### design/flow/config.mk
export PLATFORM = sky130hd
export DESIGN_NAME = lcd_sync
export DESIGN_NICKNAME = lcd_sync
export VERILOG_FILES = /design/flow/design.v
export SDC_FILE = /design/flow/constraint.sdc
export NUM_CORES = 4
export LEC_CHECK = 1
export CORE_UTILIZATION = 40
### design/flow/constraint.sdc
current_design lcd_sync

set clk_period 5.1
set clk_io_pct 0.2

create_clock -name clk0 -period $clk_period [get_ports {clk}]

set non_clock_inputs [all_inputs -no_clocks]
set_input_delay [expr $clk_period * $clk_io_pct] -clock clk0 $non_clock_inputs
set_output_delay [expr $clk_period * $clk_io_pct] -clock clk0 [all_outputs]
...
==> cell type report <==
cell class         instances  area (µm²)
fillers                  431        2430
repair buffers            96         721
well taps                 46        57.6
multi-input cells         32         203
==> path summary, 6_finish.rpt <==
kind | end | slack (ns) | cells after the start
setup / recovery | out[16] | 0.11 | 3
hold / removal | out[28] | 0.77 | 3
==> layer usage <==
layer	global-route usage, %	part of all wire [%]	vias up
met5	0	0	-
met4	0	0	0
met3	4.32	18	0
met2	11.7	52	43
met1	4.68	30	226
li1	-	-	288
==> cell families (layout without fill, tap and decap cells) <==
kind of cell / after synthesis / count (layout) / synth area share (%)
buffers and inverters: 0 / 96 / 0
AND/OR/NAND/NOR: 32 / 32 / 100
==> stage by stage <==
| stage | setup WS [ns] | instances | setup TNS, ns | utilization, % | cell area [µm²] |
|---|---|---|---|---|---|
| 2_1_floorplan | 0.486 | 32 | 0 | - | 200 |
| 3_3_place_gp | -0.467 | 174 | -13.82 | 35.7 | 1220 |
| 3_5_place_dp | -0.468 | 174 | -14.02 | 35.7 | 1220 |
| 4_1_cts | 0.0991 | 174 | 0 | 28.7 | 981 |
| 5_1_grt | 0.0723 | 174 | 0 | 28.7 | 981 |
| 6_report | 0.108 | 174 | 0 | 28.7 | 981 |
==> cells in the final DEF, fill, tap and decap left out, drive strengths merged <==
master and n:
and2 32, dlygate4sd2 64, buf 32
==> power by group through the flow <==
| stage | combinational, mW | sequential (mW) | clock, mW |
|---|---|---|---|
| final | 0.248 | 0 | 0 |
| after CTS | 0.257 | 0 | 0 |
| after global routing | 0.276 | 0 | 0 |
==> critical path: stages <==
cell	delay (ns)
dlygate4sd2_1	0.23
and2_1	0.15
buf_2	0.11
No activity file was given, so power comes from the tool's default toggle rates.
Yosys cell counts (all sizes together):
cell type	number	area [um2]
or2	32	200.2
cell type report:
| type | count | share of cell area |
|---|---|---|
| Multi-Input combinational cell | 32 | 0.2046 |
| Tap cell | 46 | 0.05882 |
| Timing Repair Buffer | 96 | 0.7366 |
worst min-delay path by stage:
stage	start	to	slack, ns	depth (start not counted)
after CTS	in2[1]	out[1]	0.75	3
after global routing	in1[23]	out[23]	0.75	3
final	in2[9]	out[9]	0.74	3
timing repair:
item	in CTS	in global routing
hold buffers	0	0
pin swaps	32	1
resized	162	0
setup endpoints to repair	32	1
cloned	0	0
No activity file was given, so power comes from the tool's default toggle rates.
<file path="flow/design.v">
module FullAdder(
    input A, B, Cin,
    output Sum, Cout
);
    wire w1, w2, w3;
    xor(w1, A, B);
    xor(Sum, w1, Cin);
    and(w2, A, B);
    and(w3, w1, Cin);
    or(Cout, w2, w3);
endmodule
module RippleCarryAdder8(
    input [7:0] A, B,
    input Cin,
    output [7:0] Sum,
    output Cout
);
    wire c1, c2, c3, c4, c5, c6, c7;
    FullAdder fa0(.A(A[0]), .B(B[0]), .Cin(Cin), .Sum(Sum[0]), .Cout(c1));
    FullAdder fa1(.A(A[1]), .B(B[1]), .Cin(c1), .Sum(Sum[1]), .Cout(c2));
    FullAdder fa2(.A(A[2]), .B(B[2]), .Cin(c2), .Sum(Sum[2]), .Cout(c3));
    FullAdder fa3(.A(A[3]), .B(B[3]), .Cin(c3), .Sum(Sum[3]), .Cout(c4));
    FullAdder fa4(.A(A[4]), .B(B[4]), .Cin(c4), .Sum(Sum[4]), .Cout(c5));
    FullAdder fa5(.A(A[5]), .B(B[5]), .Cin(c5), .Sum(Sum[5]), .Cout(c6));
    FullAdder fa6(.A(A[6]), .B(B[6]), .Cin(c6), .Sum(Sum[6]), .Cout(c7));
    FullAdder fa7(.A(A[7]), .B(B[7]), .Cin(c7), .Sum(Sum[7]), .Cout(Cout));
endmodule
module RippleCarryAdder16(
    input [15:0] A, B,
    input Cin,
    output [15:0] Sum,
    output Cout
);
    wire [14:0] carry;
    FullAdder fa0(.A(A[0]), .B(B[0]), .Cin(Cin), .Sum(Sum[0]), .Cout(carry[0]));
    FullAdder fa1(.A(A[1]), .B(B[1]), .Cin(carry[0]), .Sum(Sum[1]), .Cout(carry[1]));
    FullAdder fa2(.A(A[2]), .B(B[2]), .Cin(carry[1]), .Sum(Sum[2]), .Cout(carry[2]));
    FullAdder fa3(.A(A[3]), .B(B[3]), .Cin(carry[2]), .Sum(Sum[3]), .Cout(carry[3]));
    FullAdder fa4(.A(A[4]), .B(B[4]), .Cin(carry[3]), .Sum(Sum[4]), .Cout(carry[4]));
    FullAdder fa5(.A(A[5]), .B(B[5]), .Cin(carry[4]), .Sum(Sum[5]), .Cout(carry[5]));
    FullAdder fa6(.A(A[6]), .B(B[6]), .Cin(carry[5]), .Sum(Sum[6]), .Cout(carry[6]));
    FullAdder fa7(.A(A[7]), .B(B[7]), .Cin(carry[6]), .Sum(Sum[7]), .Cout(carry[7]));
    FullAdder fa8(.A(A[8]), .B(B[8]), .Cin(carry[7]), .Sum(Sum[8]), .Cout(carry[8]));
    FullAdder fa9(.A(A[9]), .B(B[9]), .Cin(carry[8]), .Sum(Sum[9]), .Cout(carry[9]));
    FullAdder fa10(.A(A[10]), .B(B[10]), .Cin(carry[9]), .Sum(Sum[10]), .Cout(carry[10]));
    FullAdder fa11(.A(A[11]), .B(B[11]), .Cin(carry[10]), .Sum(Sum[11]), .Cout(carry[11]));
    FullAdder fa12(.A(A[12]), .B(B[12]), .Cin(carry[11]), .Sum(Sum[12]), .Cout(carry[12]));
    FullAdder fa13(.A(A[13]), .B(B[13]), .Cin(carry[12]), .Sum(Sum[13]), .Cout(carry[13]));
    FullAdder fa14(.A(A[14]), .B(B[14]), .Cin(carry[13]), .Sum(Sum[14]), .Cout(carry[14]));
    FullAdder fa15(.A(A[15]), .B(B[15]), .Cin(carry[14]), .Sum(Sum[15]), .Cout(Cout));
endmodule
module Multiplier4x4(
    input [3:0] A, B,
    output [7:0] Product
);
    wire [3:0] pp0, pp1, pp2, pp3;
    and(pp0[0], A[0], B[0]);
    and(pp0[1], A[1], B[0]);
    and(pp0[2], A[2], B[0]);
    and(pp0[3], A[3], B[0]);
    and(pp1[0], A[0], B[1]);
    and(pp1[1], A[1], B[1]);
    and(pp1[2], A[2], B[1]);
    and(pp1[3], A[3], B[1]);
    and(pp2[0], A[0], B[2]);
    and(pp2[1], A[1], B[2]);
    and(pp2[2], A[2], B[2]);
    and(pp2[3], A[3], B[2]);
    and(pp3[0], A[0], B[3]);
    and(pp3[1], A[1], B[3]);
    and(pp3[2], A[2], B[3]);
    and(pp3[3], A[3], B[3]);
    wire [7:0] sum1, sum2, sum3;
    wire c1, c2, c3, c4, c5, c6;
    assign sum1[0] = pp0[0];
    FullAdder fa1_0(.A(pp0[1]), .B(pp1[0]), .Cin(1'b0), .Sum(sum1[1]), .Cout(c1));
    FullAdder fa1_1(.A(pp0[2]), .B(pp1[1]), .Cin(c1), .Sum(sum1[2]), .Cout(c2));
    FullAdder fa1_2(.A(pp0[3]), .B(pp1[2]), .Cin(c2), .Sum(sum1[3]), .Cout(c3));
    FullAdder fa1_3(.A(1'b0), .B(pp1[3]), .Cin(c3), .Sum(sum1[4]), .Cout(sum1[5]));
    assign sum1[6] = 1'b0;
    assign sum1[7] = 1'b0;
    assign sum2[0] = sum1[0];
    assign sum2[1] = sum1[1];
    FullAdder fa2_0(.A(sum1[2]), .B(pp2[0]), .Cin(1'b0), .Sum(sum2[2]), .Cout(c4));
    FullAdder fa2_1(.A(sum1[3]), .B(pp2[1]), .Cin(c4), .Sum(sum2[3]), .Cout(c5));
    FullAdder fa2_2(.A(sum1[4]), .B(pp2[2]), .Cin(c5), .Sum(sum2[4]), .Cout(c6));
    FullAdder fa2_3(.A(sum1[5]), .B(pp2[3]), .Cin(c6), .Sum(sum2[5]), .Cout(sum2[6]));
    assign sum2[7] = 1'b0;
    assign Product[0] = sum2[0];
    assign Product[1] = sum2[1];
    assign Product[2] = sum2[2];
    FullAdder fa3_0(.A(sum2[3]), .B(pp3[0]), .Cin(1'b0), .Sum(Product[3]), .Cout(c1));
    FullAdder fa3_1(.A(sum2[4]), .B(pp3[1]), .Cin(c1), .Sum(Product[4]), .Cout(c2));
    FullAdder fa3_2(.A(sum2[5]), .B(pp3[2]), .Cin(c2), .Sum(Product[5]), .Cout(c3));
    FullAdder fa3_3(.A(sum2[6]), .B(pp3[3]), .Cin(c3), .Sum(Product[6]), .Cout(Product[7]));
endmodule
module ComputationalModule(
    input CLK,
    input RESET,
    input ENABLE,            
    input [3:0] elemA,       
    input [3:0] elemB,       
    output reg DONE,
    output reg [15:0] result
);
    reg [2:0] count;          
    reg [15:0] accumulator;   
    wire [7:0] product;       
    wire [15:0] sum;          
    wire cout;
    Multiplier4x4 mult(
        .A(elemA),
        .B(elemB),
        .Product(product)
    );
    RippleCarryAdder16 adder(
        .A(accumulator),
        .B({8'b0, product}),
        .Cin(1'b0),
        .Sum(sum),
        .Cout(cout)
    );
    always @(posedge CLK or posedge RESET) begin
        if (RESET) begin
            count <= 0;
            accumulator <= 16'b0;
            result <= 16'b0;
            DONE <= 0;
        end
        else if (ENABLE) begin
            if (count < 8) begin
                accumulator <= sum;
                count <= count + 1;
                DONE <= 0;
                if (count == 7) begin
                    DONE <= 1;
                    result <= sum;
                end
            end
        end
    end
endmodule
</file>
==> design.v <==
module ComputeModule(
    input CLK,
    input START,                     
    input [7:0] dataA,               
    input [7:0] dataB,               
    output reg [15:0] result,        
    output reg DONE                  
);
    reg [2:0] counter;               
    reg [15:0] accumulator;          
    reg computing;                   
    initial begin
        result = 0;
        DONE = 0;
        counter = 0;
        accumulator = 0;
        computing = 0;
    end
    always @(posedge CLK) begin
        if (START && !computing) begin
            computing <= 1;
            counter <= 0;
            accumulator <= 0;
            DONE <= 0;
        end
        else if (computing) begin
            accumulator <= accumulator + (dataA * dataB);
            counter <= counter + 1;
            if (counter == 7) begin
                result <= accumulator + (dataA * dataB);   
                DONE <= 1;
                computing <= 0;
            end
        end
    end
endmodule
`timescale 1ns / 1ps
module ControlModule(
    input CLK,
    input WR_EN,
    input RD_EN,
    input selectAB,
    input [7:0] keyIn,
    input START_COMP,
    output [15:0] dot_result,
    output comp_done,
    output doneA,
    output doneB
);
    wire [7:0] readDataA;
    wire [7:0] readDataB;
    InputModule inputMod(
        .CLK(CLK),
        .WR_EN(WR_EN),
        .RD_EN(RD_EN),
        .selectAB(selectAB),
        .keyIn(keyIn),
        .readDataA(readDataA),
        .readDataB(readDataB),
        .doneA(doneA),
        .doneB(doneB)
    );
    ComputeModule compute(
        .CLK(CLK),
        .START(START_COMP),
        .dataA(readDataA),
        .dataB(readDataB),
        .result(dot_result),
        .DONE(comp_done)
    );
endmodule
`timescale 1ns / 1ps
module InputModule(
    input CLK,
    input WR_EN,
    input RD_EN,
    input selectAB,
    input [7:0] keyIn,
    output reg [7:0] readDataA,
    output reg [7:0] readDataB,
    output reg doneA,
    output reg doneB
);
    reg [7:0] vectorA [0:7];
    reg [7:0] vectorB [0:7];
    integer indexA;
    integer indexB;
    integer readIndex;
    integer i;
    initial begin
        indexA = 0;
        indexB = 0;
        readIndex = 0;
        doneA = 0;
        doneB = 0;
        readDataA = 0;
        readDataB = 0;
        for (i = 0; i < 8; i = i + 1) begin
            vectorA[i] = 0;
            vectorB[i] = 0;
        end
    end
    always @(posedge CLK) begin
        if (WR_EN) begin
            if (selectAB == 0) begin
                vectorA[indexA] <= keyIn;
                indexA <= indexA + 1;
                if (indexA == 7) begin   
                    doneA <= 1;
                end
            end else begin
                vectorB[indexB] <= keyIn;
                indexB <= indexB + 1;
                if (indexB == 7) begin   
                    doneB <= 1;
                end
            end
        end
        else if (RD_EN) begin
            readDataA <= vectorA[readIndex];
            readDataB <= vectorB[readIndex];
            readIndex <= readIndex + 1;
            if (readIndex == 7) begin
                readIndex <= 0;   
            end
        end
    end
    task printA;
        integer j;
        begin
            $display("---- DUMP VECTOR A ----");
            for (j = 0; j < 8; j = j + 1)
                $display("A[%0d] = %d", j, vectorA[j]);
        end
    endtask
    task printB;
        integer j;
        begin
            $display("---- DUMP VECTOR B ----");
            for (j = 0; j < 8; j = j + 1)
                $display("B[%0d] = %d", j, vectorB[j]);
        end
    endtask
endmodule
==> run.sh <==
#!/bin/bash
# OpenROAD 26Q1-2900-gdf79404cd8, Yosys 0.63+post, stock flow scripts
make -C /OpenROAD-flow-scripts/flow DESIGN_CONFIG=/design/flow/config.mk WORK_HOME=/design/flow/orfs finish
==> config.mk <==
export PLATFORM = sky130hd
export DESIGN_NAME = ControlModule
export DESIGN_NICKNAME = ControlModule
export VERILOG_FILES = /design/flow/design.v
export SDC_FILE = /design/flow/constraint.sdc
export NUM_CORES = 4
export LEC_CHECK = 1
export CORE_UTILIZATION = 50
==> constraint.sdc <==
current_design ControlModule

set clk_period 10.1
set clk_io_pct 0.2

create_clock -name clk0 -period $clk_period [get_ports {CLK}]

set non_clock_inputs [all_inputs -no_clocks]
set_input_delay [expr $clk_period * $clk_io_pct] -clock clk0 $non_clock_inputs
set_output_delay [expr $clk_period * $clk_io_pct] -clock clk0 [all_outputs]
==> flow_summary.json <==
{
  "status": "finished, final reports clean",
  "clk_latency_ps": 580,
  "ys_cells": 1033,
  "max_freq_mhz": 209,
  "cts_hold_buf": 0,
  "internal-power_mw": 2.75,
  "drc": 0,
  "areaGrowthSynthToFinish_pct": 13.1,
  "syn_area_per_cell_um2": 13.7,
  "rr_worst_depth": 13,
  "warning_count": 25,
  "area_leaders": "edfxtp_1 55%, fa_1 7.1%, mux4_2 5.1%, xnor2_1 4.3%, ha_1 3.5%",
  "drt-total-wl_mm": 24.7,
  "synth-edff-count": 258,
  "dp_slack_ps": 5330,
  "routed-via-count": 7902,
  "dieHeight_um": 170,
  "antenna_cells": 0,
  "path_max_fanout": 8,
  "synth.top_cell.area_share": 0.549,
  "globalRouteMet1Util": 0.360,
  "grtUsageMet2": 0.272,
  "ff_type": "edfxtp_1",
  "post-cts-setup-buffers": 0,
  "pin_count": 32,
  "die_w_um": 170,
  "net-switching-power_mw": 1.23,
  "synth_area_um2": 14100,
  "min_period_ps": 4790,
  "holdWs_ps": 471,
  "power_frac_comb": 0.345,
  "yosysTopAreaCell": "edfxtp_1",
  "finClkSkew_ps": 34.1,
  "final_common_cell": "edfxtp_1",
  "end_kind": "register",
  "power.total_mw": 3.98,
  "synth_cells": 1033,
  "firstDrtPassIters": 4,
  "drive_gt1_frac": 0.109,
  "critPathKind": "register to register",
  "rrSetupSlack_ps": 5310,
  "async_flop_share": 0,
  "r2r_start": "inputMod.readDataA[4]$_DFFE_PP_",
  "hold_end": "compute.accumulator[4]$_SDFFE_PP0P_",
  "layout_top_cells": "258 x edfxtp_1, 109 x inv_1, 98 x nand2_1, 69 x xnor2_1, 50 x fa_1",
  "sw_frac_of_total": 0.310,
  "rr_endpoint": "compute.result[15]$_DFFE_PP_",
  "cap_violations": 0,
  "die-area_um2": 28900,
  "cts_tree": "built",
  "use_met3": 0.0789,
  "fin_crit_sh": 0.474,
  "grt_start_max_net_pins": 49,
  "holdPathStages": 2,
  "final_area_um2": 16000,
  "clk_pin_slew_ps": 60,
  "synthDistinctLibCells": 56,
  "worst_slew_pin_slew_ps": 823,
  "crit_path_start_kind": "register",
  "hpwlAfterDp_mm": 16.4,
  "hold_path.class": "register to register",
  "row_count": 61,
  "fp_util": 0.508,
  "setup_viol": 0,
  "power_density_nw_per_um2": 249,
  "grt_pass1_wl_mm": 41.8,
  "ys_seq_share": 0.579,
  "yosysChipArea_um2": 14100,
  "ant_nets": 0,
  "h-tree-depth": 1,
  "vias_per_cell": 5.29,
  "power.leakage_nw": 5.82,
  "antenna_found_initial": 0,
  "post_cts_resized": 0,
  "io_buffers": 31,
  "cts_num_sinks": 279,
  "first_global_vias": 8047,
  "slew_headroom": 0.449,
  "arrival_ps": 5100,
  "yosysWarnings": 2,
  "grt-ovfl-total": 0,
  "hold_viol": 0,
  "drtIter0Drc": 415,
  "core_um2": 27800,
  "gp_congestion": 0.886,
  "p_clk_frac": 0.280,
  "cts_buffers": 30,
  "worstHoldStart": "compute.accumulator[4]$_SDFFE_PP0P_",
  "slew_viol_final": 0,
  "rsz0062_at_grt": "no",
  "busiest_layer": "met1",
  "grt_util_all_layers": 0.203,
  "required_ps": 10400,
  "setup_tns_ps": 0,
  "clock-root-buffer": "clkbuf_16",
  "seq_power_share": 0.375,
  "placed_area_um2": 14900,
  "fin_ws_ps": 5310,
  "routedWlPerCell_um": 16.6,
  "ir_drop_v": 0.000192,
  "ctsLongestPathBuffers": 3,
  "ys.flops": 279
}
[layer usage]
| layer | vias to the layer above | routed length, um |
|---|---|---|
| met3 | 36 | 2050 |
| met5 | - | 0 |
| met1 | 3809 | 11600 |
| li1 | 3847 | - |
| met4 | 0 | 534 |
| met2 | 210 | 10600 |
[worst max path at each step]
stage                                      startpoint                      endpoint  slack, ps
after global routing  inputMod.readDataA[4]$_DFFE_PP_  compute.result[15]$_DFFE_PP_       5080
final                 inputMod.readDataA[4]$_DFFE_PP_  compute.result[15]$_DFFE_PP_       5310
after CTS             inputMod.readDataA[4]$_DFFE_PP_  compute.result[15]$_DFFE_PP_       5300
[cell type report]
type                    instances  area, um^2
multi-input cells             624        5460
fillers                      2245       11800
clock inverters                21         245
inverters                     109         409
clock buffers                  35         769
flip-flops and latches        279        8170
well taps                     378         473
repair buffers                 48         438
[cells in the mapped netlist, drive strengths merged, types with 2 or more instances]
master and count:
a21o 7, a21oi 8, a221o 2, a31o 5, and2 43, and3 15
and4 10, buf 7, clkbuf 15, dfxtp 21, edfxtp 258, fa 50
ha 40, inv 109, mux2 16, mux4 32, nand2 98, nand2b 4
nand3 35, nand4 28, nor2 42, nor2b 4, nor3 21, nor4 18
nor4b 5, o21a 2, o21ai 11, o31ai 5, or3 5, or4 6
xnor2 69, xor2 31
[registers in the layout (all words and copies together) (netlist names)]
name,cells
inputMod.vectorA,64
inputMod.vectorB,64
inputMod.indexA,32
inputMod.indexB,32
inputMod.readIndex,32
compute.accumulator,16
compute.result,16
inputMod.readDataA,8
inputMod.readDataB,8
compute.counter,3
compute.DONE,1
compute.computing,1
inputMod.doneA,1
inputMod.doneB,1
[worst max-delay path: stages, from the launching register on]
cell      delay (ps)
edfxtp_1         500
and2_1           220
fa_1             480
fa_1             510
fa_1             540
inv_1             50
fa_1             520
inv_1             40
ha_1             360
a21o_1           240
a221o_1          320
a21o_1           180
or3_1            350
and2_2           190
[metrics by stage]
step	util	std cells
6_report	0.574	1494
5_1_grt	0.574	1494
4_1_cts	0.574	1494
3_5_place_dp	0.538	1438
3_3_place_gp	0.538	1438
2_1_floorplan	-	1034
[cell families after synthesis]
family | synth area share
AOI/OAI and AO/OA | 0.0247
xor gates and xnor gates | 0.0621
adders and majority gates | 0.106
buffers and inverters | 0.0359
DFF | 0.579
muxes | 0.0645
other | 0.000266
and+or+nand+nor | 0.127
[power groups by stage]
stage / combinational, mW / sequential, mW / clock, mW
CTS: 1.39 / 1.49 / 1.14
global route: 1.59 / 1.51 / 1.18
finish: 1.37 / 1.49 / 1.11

**What is being asked**
Report how many lines of the listing carry the word "decap", and add nothing.

**Solution to this exercise**
2